(no title)
wesammikhail | 2 months ago
interface LoggerInterface {
// calls $this->system(LEVEL_ERROR, ...);
public function exception(Throwable $e): void;
// Typical system logs
public function system(string $level, string $message, ?string $category = null, mixed ...$extra): void;
// User specific logs that can be seen in the user's "my history"
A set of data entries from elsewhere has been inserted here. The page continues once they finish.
**config.mk**
```make
export PLATFORM = sky130hd
export DESIGN_NAME = apb_slave_regfile
export DESIGN_NICKNAME = d
export VERILOG_FILES = /design/src/rtl/apb_pkg.sv /design/src/rtl/apb_regfile.sv /design/src/rtl/apb_slave_regfile.sv
export SDC_FILE = /design/constraint.sdc
export NUM_CORES = 1
export LEC_CHECK = 0
export CORE_AREA = 2 2 128 130
export CTS_BUF_LIST = sky130_fd_sc_hd__clkbuf_8
export CTS_CLUSTER_SIZE = 16
export DETAILED_ROUTE_END_ITERATION = 16
export DIE_AREA = 0 0 130 132
export PLACE_DENSITY = 0.68
export SYNTH_ARGS = -nofsm -noshare
export SYNTH_HDL_FRONTEND = slang
export SYNTH_SLANG_ARGS = --single-unit
```
**constraint.sdc**
```tcl
create_clock -name CLK -period 3.2 [get_ports CLK]
set_clock_uncertainty 0.15 [all_clocks]
set_input_delay 0.64 -clock CLK [delete_from_list [all_inputs] [get_ports CLK]]
set_output_delay 0.64 -clock CLK [all_outputs]
set_load 0.03 [all_outputs]
```
**src/rtl/apb_pkg.sv**
```systemverilog
// rtl/apb_pkg.sv - shared types and widths for the APB register-file completer
// Widths, the FSM state encoding and the data typedef used by the completer and its register array.
package apb_pkg;

  localparam int APB_DW = 8;
  localparam int APB_AW = 9;

  typedef logic [APB_DW-1:0] apb_data_t;

  typedef enum logic [1:0] {
    IDLE   = 2'b00,
    SETUP  = 2'b01,
    ACCESS = 2'b10
  } apb_state_e;

endpackage

```
**src/rtl/apb_regfile.sv**
```systemverilog
// rtl/apb_regfile.sv - DEPTH x 8 flop register array, one write port, one combinational read port
// Addresses at or beyond DEPTH are masked here as well, so an out-of-range index never selects a flop.
module apb_regfile
  import apb_pkg::*;
#(
  parameter int        DEPTH   = 16,
  parameter apb_data_t RST_VAL = 8'h00
) (
  input  logic      clk,
  input  logic      rst_n,
  input  logic      we,
  input  logic [7:0] waddr,
  input  apb_data_t wdata,
  input  logic [7:0] raddr,
  output apb_data_t rdata
);

  localparam int IW = (DEPTH > 1) ? $clog2(DEPTH) : 1;

  apb_data_t regs [0:DEPTH-1];

  logic waddr_ok;
  logic raddr_ok;

  assign waddr_ok = ({1'b0, waddr} < APB_AW'(DEPTH));
  assign raddr_ok = ({1'b0, raddr} < APB_AW'(DEPTH));

  always_ff @(posedge clk) begin
    if (!rst_n) begin
      for (int i = 0; i < DEPTH; i++) begin
        regs[i] <= RST_VAL;
      end
    end else if (we && waddr_ok) begin
      regs[waddr[IW-1:0]] <= wdata;
    end
  end

  always_comb begin
    rdata = '0;
    if (raddr_ok) begin
      rdata = regs[raddr[IW-1:0]];
    end
  end

endmodule

```
**src/rtl/apb_slave_regfile.sv**
```systemverilog
// rtl/apb_slave_regfile.sv - APB completer with optional wait states in front of a flop register file
// Outputs are decoded only from registered state, so PADDR/PWDATA never reach PREADY/PRDATA/PSLVERR.
module apb_slave_regfile
  import apb_pkg::*;
#(
  parameter int        DEPTH       = 16,
  parameter int        WAIT_STATES = 0,
  parameter apb_data_t RST_VAL     = 8'h00
) (
  input  logic       CLK,
  input  logic       RST_N,
  input  logic       PSEL,
  input  logic       PEN,
  input  logic       PWRITE,
  input  logic [7:0] PADDR,
  input  apb_data_t  PWDATA,
  output logic       PREADY,
  output apb_data_t  PRDATA,
  output logic       PSLVERR
);

  apb_state_e state, state_d;
  logic [3:0] cnt, cnt_d;
  logic       latch;

  logic [7:0] addr_q;
  logic       wr_q;
  apb_data_t  wdata_q;

  logic       ready;
  logic       err;
  logic       we;
  apb_data_t  rdata;

  always_ff @(posedge CLK) begin
    if (!RST_N) begin
      state   <= IDLE;
      cnt     <= '0;
      addr_q  <= '0;
      wr_q    <= 1'b0;
      wdata_q <= '0;
    end else begin
      state <= state_d;
      cnt   <= cnt_d;
      if (latch) begin
        addr_q  <= PADDR;
        wr_q    <= PWRITE;
        wdata_q <= PWDATA;
      end
    end
  end

  always_comb begin
    state_d = state;
    cnt_d   = cnt;
    latch   = 1'b0;
    unique case (state)
      IDLE: begin
        if (PSEL && !PEN) begin
          state_d = SETUP;
          latch   = 1'b1;
        end
      end
      SETUP: begin
        if (!PSEL) begin
          state_d = IDLE;
        end else if (PEN) begin
          state_d = ACCESS;
          cnt_d   = 4'(WAIT_STATES);
        end else begin
          latch = 1'b1;
        end
      end
      ACCESS: begin
        if (cnt != 4'd0) begin
          // Dropping PSEL while still waiting abandons the transfer before any write
          if (!PSEL) begin
            state_d = IDLE;
          end else begin
            cnt_d = cnt - 4'd1;
          end
        end else if (PSEL && !PEN) begin
          state_d = SETUP;
          latch   = 1'b1;
        end else begin
          state_d = IDLE;
        end
      end
      default: state_d = IDLE;
    endcase
  end

  // Nine-bit compare keeps DEPTH=256 from ever flagging an error
  assign err   = ({1'b0, addr_q} >= APB_AW'(DEPTH));
  assign ready = (state == ACCESS) && (cnt == 4'd0);
  assign we    = ready && wr_q && !err;

  apb_regfile #(
    .DEPTH  (DEPTH),
    .RST_VAL(RST_VAL)
  ) u_regfile (
    .clk  (CLK),
    .rst_n(RST_N),
    .we   (we),
    .waddr(addr_q),
    .wdata(wdata_q),
    .raddr(addr_q),
    .rdata(rdata)
  );

  assign PREADY  = ready;
  assign PSLVERR = ready && err;
  assign PRDATA  = (ready && !wr_q && !err) ? rdata : '0;

endmodule

```
# Word-level counts from Yosys, hierarchy flattened
# Memory sizes are Yosys's and may differ from the RTL's. A register that Yosys moved wholly into a read port is not among the register bits.
# Index checks and enable logic that the tools add are counted.
dict set report totals {
  reg_bits 23
  ramBits 128
  mem_count 1
}
# memory depth word_bits rd rd_ports_with_merged_regs wr line
set memory_table {}
lappend memory_table {u_regfile.regs 16 8 1 1 16 apb_regfile.sv:20} ;# apb_data_t regs [0:DEPTH-1];
dict set report op_classes {
  n_addsub 1
  n_lt_le_gt_ge 2
  eq_ne 9
  muxes 28
  reduce_logical 18
}
# cell count
set ops {}
lappend ops {{4-bit 2-to-1 mux} 7}
lappend ops {{8-bit 2-to-1 mux} 3}
lappend ops {{1-bit 2-to-1 mux} 10}
lappend ops {{2-bit 2-to-1 mux} 5}
lappend ops {{2-bit != test, second input constant} 5}
lappend ops {{8-bit by 5-bit greater-or-equal comparator with 1-bit output, second input constant} 1}
lappend ops {{1-bit logical AND} 8}
lappend ops {{8-bit by 5-bit less-than comparator with 1-bit output, second input constant} 1}
lappend ops {{4-bit one-hot mux with 2 select lines} 1}
lappend ops {{8-bit OR reduction} 1}
lappend ops {{3-bit != test, second input constant} 2}
lappend ops {{2-bit one-hot mux with 3 select lines} 1}
lappend ops {{5-bit AND reduction} 1}
lappend ops {{4-bit logical NOT} 1}
lappend ops {{4-bit nonzero test} 1}
lappend ops {{4-bit by 1-bit subtractor with 4-bit output, second input constant} 1}
lappend ops {{1-bit logical NOT} 3}
lappend ops {{1-bit one-hot mux with 3 select lines} 1}
lappend ops {{3-bit AND reduction} 1}
lappend ops {{2-bit by 1-bit equality test with 1-bit output, second input constant} 1}
lappend ops {{2-bit equality test, second input constant} 1}
lappend ops {{2-bit logical NOT} 1}
lappend ops {{2-bit nonzero test} 1}

# Logic depth before layout (Yosys ltp)
# Gate-level depths: netlist of the first run.
dict set report logic_depth {
  word_depth 10
  ltp_mapped 7
  ltp_nobuf 6
}

# By module
# Synthesis of the first run repeated with hierarchy kept, for this count alone.
dict set report unflattened {
  cells_unflattened 591
  area_unflattened_um2 7704.9
}
# mod instances cells_each area_each_um2 seq_area_each_um2
set modules_own_cells {}
lappend modules_own_cells {apb_regfile 1 402 6008.3 3843.7}
lappend modules_own_cells {apb_slave_regfile 1 189 1696.6 460.4}

# Worst setup path after synthesis of the first run
# No wires, ideal clock.
dict set report synth_timing {
  path_kind {register to output}
  startpoint {reg cnt[0]}
  endpoint {out PRDATA[6]}
  t_arrival_ps 2048
  required_ps 2410
  setup_slack_ps 362
  path_stages_with_launch 8
  path_buffers 1
  cell_sequence {dfxtp_1 inv_1 ha_1 or3b_1 nor4b_1 nand2b_1 clkbuf_1 o22ai_1}
}
dict set report synth_via {
  elab_chain_len 5
}
# item line
set synth_rtl {}
lappend synth_rtl {{start, declared} apb_slave_regfile.sv:23} ;# logic [3:0] cnt, cnt_d;
lappend synth_rtl {{start signal, assigned} apb_slave_regfile.sv:44} ;# cnt <= cnt_d;
lappend synth_rtl {{4-bit logical NOT} apb_slave_regfile.sv:95} ;# assign ready = (state == ACCESS) && (cnt == 4'd0);
lappend synth_rtl {{1-bit logical AND} apb_slave_regfile.sv:95}
lappend synth_rtl {{1-bit logical AND (2 in series)} apb_slave_regfile.sv:113} ;# assign PRDATA = (ready && !wr_q && !err) ? rdata : '0;
lappend synth_rtl {{8-bit 2-to-1 mux} apb_slave_regfile.sv:113}
lappend synth_rtl {{end, declared} apb_slave_regfile.sv:18} ;# output apb_data_t PRDATA,
# No other way between the ends.

# Worst setup path after layout of the first run
dict set report layout_timing {
  startpoint {reg cnt[1]}
  endpoint {out PRDATA[2]}
}
# Same word-level chain as after synthesis.

==> summary.md, run 1 <==
| Metric | Value |
|---|---|
| Placer Congestion | `roughly 0.78` |
| Kind of critical path | `reg2out` |
| Fmax | `between 300 and 400 MHz` |
| Post-Place Setup Slack | `about 0.21 ns` |
| Buf+Inv Stages, Crit Path | `3` |
| Max cap viols | `0` |
| Initial antenna violation count | `0` |
| Final wirelength | `between 15 and 20 mm` |
| GRT Util Overall | `18.4%` |
| Most common cell after layout, fill and taps aside | `and2_1` |
| Worst path slowest cell | `or3b_4` |
| HP Class | `reg2reg` |
| Gr ovfl total | `0` |
| ANT cells | `0` |
| CTS Buf Count | `17` |
| Detail Placement HPWL | `about 10 mm` |
| Syn Nets | `522` |
| Fin Setup TNS | `0 ns` |
| Yosys reg bits | `~160` |
| DRT Pass-1 Iters | `5` |
| Crit path cell chain | `inv_2, ha_4, or3b_4, nor4b_2, buf_4, nand2_8, o22ai_2, buf_6` |
| Cell Area, Synth | `about 0.0070 mm²` |
| Final hold violations | `0` |
| Setup crit start kind | `flop` |
| Mapped Cells | `between 400 and 500` |
| Core area | `0.0157 mm²` |
| Most frequent cells in the layout | `131 x and2_1, 128 x edfxtp_1, 32 x mux4_2, 24 x dfxtp_1, 24 x clkbuf_8` |
| Setup ws final | `approximately 0.094 ns` |
| Final period utilization | `a little over nine tenths` |
| Initial Util | `around 45%` |
| Pwr dens | `496 mW/mm²` |
| Async SR Flop Fraction | `0%` |
| Final setup fails | `0` |
| Fin nets | `between 500 and 600` |
| Vias in the first global route | `4,129` |
| Area growth syn-to-layout | `16.3%` |
| Via/cell ratio | `approximately 5.4` |
| Detailed Route Iter0 Violations | `around 360` |
| Synth unique cells | `39` |
| Critical Path AT | `approximately 2.3 ns` |
| Hold_buf cts | `0` |
| Synth Warn # | `0` |
| Post-layout minimum cycle time | `between 3 and 4 ns` |
| Non-filler instance count after layout | `between 700 and 800` |
| DP Cell Count | `roughly 740` |
| TritonCTS clock tree | `built` |
| Slew at the pin closest to its max-slew limit | `between 0.7 and 0.8 ns` |
| Root buffer cell | `clkbuf_8` |
| H-tree levels | `4` |
| Maximum clock insertion buffer count | `2` |
| Number of synthesized flops with an enable pin | `~130` |
| I/O Pins | `31` |
| CTS Sinks | `155` |
| DRC | `0` |
| Util after Layout | `52.0%` |
| RSZ-0062 raised after global routing | `false` |
| Worst-path clk slew | `around 0.080 ns` |
| Count of pins over their slew limit | `0` |
| Height of the chip | `roughly 130 µm` |
| Syn avg cell area | `14.1 µm²` |
| Die Wd | `approximately 130 µm` |
| Sequential share of the synthesized area | `~62%` |
| Critical Path Sink Type | `output pin` |
| Primary FF master, synth | `edfxtp_1` |
| Status | `finished clean` |
| Crit path max-delay family | `simple AND/OR/NAND/NOR gates` |
| Share of layout cells above drive strength 1 | `about 22%` |
| Row cnt | `46` |
| Die ar. | `0.0172 mm²` |
| Worst rel slew slack | `between 50% and 60%` |
| Final ANT Viol Nets | `0` |
| CP Max Fanout | `8` |
| Critical path required time | `around 2.4 ns` |
| Clk_lat worst skew | `between 0.4 and 0.5 ns` |
| Largest net degree at the start of global routing | `39` |
| Worst vdd ir | `0.258 mV` |
| Crit path largest cell delay | `about 0.4 ns` |
| Leakage Power | `between 2 and 3 nW` |
| Via Count | `about 4.1k` |
| PortBufs | `30` |
| WL/cell | `just under 20 µm` |
| First-pass GRT wire length | `around 23 mm` |
-- layer usage --
metal / track usage (%) / wire length [µm] / share of wire [%] / up-vias
met3: 3.98 / 761 / 5.1 / 24
li1: - / - / - / 1920
met4: 6.27 / 300 / 2.0 / 0
met2: 28.2 / 7010 / 47 / 120
met1: 26.1 / 6950 / 46 / 2069
met5: 0 / 0 / 0 / -
-- final timing paths --
kind	startpoint	to	depth (start not counted)	slack (ns)
max	cnt[1]$_SDFFE_PN0P_	PRDATA[2]	8	0.09
min	addr_q[5]$_SDFFE_PN0N_	addr_q[5]$_SDFFE_PN0N_	2	0.35
max reg2reg	cnt[1]$_SDFFE_PN0P_	u_regfile.regs[15][3]$_SDFFCE_PN0P_	6	0.55
min reg2reg	addr_q[5]$_SDFFE_PN0N_	addr_q[5]$_SDFFE_PN0N_	2	0.35
-- synthesized netlist by cell type, drive strengths merged, types with 4 or more instances --
cell	count	area, µm²
inv	4	15.0
edfxtp	128	3840
nand4	4	31.3
dfxtp	27	541
nor3	11	100
nand3	17	85.1
and2	131	820
mux4	32	721
nand2b	14	87.6
o21ai	24	120
nand2	21	78.8
nor2	9	33.8
o22ai	8	50.1
mux2i	16	160
buf	8	37.5
clkbuf	20	75.1
-- logic make-up after synthesis --
group / count (synthesis) / synth area share (%)
and+or+nand+nor: 222 / 19.5
DFF: 155 / 62.5
muxes: 48 / 12.6
AOI/OAI and AO/OA: 39 / 3.21
buffers and inverters: 32 / 1.82
adders and majority gates: 2 / 0.357
xor gates and xnor gates: 1 / 0.125
-- area by class of cell --
class / count / area [µm²]
Fill cell: 1316 / 7550
Sequential cell: 155 / 4390
Multi-Input combinational cell: 312 / 2600
Timing Repair Buffer: 52 / 475
Clock buffer: 24 / 330
Tap cell: 216 / 270
Clock inverter: 8 / 90.1
Inverter: 4 / 15.0
-- flip-flops by register name (all words and copies together), names as in the netlist, named ones only --
name            count
u_regfile.regs    128
wdata_q             8
addr_q              8
cnt                 4
wr_q                1
state               2
-- power breakdown --
group | switching [W] | total [W] | internal, W
Combinational | 0.000133 | 0.000246 | 0.000113
Sequential | 0.0000547 | 0.00230 | 0.00224
Clock | 0.000679 | 0.00151 | 0.000830
Total | 0.000867 | 0.00405 | 0.00319
-- worst register-to-register path: stages (launching register included) --
cell,delay [ns]
dfxtp_2,0.34
inv_2,0.08
ha_4,0.13
nor3b_1,0.43
nand4_2,0.41
nor3_2,0.29
nand2b_1,0.46
-- through the flow --
stage	total power, W	area, µm²	hold slack [ns]
final	0.00405	8170	0.351
after global routing	0.00419	8170	0.381
after CTS	0.00407	8090	0.358
after detailed placement	0.00258	7620	0.348
after global placement	0.00257	7620	0.325
after floorplan	0.00247	7020	0.312
-- what timing repair did --
item                                    4_1_cts  5_1_grt
gates cloned                                  0        0
endpoints found under the setup margin        9        9
pin swaps                                     1        0
endpoints found under the hold margin         0        0
gates resized for setup                      11       15
buffers inserted                              0        1
No activity file was read; power rests on OpenSTA's default activity.
==> inputs of run 2 (changes only) <==
- PLACE_DENSITY: 0.68 -> default
- PLACE_DENSITY_LB_ADDON: default -> 0.2
==> summary.md, run 2 (synthesis results as in run 1) <==
| Metric | Value |
|---|---|
| Placement Cell Area | `about 0.0076 mm²` |
| Leakage Power | `around 2.8 nW` |
| Via Count | `a little over 4k` |
| Reg2reg end | `u_regfile.regs[9][1]$_SDFFCE_PN0P_` |
| Final period utilization | `a little over nine tenths` |
| Root buffer cell | `clkbuf_8` |
| Worst vdd ir | `approximately 0.27 mV` |
| DRC | `0` |
| Via/cell ratio | `approximately 5.3` |
| Core area | `roughly 0.016 mm²` |
| Setup crit start kind | `flop` |
| Most frequent cells in the layout | `131 x and2_1, 128 x edfxtp_1, 32 x mux4_2, 27 x buf_4, 24 x dfxtp_1` |
| ANT cells | `0` |
| Post-layout minimum cycle time | `about 3.1 ns` |
| H-tree levels | `4` |
| Crit path cell chain | `inv_2, ha_4, or3b_4, nor4b_4, buf_6, nand2_8, o22ai_2, buf_6` |
| Gr ovfl total | `0` |
| Worst Hold Depth | `2` |
| RSZ-0062 raised after global routing | `true` |
| WL/cell | `19.2 µm` |
| Share of layout cells above drive strength 1 | `between 20% and 30%` |
| Initial Util | `between 40% and 50%` |
| Die Wd | `between 100 and 150 µm` |
| Max cap viols | `0` |
| Final setup fails | `0` |
| Reg2reg path depth | `6` |
| Worst path slowest cell | `or3b_4` |
| Critical path required time | `between 2 and 2.5 ns` |
| Kind of critical path | `reg2out` |
| I/O Pins | `31` |
| Cell count along the critical path | `8` |
| Area growth syn-to-layout | `17.1%` |
| Die ar. | `0.0172 mm²` |
| CTS Buf Count | `17` |
| Detail Placement HPWL | `between 9 and 10 mm` |
| Status | `finished clean` |
| TritonCTS clock tree | `built` |
| Max reg flops | `128` |
| CP Max Fanout | `8` |
| First-pass GRT wire length | `~23 mm` |
| Worst rel slew slack | `52.5%` |
| Most common cell after layout, fill and taps aside | `and2_1` |
| Most flop-heavy register | `u_regfile.regs` |
| Fin Setup TNS | `0 ns` |
| PortBufs | `30` |
| Final instance area | `0.00822 mm²` |
| HP Class | `reg2reg` |
| Crit-path most repeated cell | `buf_6` |
| Detailed Route Iter0 Violations | `between 300 and 400` |
| Count of pins over their slew limit | `0` |
| Pwr dens | `487 mW/mm²` |
| Largest net degree at the start of global routing | `34` |
| Hold Path End | `addr_q[4]$_SDFFE_PN0N_` |
| Fmax | `320 MHz` |
| Placer Congestion | `0.805` |
| Vias in the first global route | `just over 4k` |
| Hold_buf cts | `0` |
| GRT Util Overall | `18.6%` |
| Buf+Inv Stages, Crit Path | `3` |
| DRT Pass-1 Iters | `4` |
| FF-to-FF Start | `cnt[1]$_SDFFE_PN0P_` |
| Final hold violations | `0` |
| DP Cell Count | `740` |
| Initial antenna violation count | `0` |
| Crit path largest cell delay | `0.39 ns` |
| Largest regs | `u_regfile.regs: 128 flops, addr_q: 8 flops, wdata_q: 8 flops` |
| Final ANT Viol Nets | `0` |
| Height of the chip | `between 100 and 150 µm` |
| Hold path start | `addr_q[4]$_SDFFE_PN0N_` |
| Critical Path AT | `around 2.3 ns` |
| CTS Sinks | `~160` |
| Row cnt | `46` |
| Non-filler instance count after layout | `approximately 780` |
| Clk_lat worst skew | `about 0.45 ns` |
| Flop2flop setup slack | `~0.67 ns` |
| Maximum clock insertion buffer count | `2` |
| Crit path max-delay family | `simple AND/OR/NAND/NOR gates` |
| Worst hold slack | `roughly 0.34 ns` |
| Slew at the pin closest to its max-slew limit | `approximately 0.71 ns` |
| Worst-path clk slew | `0.07 ns` |
| Critical Path Sink Type | `output pin` |
| Final wirelength | `14.9 mm` |
| Fin nets | `around 570` |
-- run 2: final cells by class --
| cell class | count | area [µm²] |
|---|---|---|
| fill | 1299 | 7490 |
| sequential | 155 | 4390 |
| multi-input combinational | 312 | 2630 |
| timing repair buffer | 58 | 531 |
| tap | 216 | 270 |
| clock buffer | 17 | 234 |
| clock inverter | 15 | 156 |
| inverter | 4 | 15.0 |
-- run 2: how the worst max path moves through the flow --
stage                              from         to  slack [ns]
global route        cnt[1]$_SDFFE_PN0P_  PRDATA[7]       -0.04
finish              cnt[1]$_SDFFE_PN0P_  PRDATA[7]        0.08
CTS                 cnt[1]$_SDFFE_PN0P_  PRDATA[1]       -0.01
floorplan           cnt[0]$_SDFFE_PN0P_  PRDATA[6]        0.36
global placement    cnt[0]$_SDFFE_PN0P_  PRDATA[0]        0.40
detailed placement  cnt[0]$_SDFFE_PN0P_  PRDATA[2]        0.23
-- run 2: metrics by stage --
step,util (%),total power [W],setup slack [ns]
5_1_grt,52.3,0.00415,-0.0409
4_1_cts,51.3,0.00404,-0.0101
2_1_floorplan,-,0.00247,0.362
3_3_place_gp,48.6,0.00258,0.401
6_report,52.3,0.00400,0.0773
3_5_place_dp,48.6,0.00258,0.227
-- run 2: where the power goes --
group          leakage [nW]  total (W)  switching [W]  internal (W)
Combinational          1.12   0.000253       0.000136      0.000117
Sequential             1.54    0.00230      0.0000529       0.00224
Clock                 0.187    0.00145       0.000699      0.000753
-- run 2: layer usage --
| layer | global-route usage [%] | vias up | share of wire, % |
|---|---|---|---|
| li1 | - | 1932 | - |
| met1 | 26.1 | 2064 | 48 |
| met2 | 27.8 | 90 | 46 |
| met3 | 4.10 | 21 | 3.5 |
| met4 | 7.95 | 0 | 2.6 |
| met5 | 0 | - | 0 |
-- run 2: repair_timing --
action	CTS	global route
pin swaps	1	4
buffers inserted	0	5
gates resized for setup	9	24
endpoints found under the setup margin	9	9
-- run 2: worst min-delay path: cells and delay by family, from the launching register on --
kind             cells  cell delay, ns
AO/OA/AOI/OAI        1            0.05
flip-flops           1            0.34
AND/OR/NAND/NOR      1            0.06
public function log(string $event, int|string|null $user_id = null, ?string $category = null, ?string $message = null, mixed ...$extra): void;
}
I also have a global exception handler that is registered at application bootstrap time that takes any exception that happens at runtime and runs $logger->exception($e);There is obviously a tiny bit more of boilerplating to this to ensure reliability, but it works so well that I can't live without it anymore. The logs are then inserted into a wide DB table with all the field one could ever want to examine thanks to the variadic parameter.
hu3|2 months ago
Something like:
wesammikhail|2 months ago
Example, lets say a user forgot to provide a password when authenticating, then I will throw a ClientSideException(400, "need password yada yada");
That exception will bubble up to the exception_handler that logs and outputs the proper message to the screen. Similarly if ANY exception is thrown, regardless of where it originated, the same will happen.
When you embrace exceptions as control flow rather than try to avoid them, suddenly everything gets 10x easier and I end up writing much less code overall.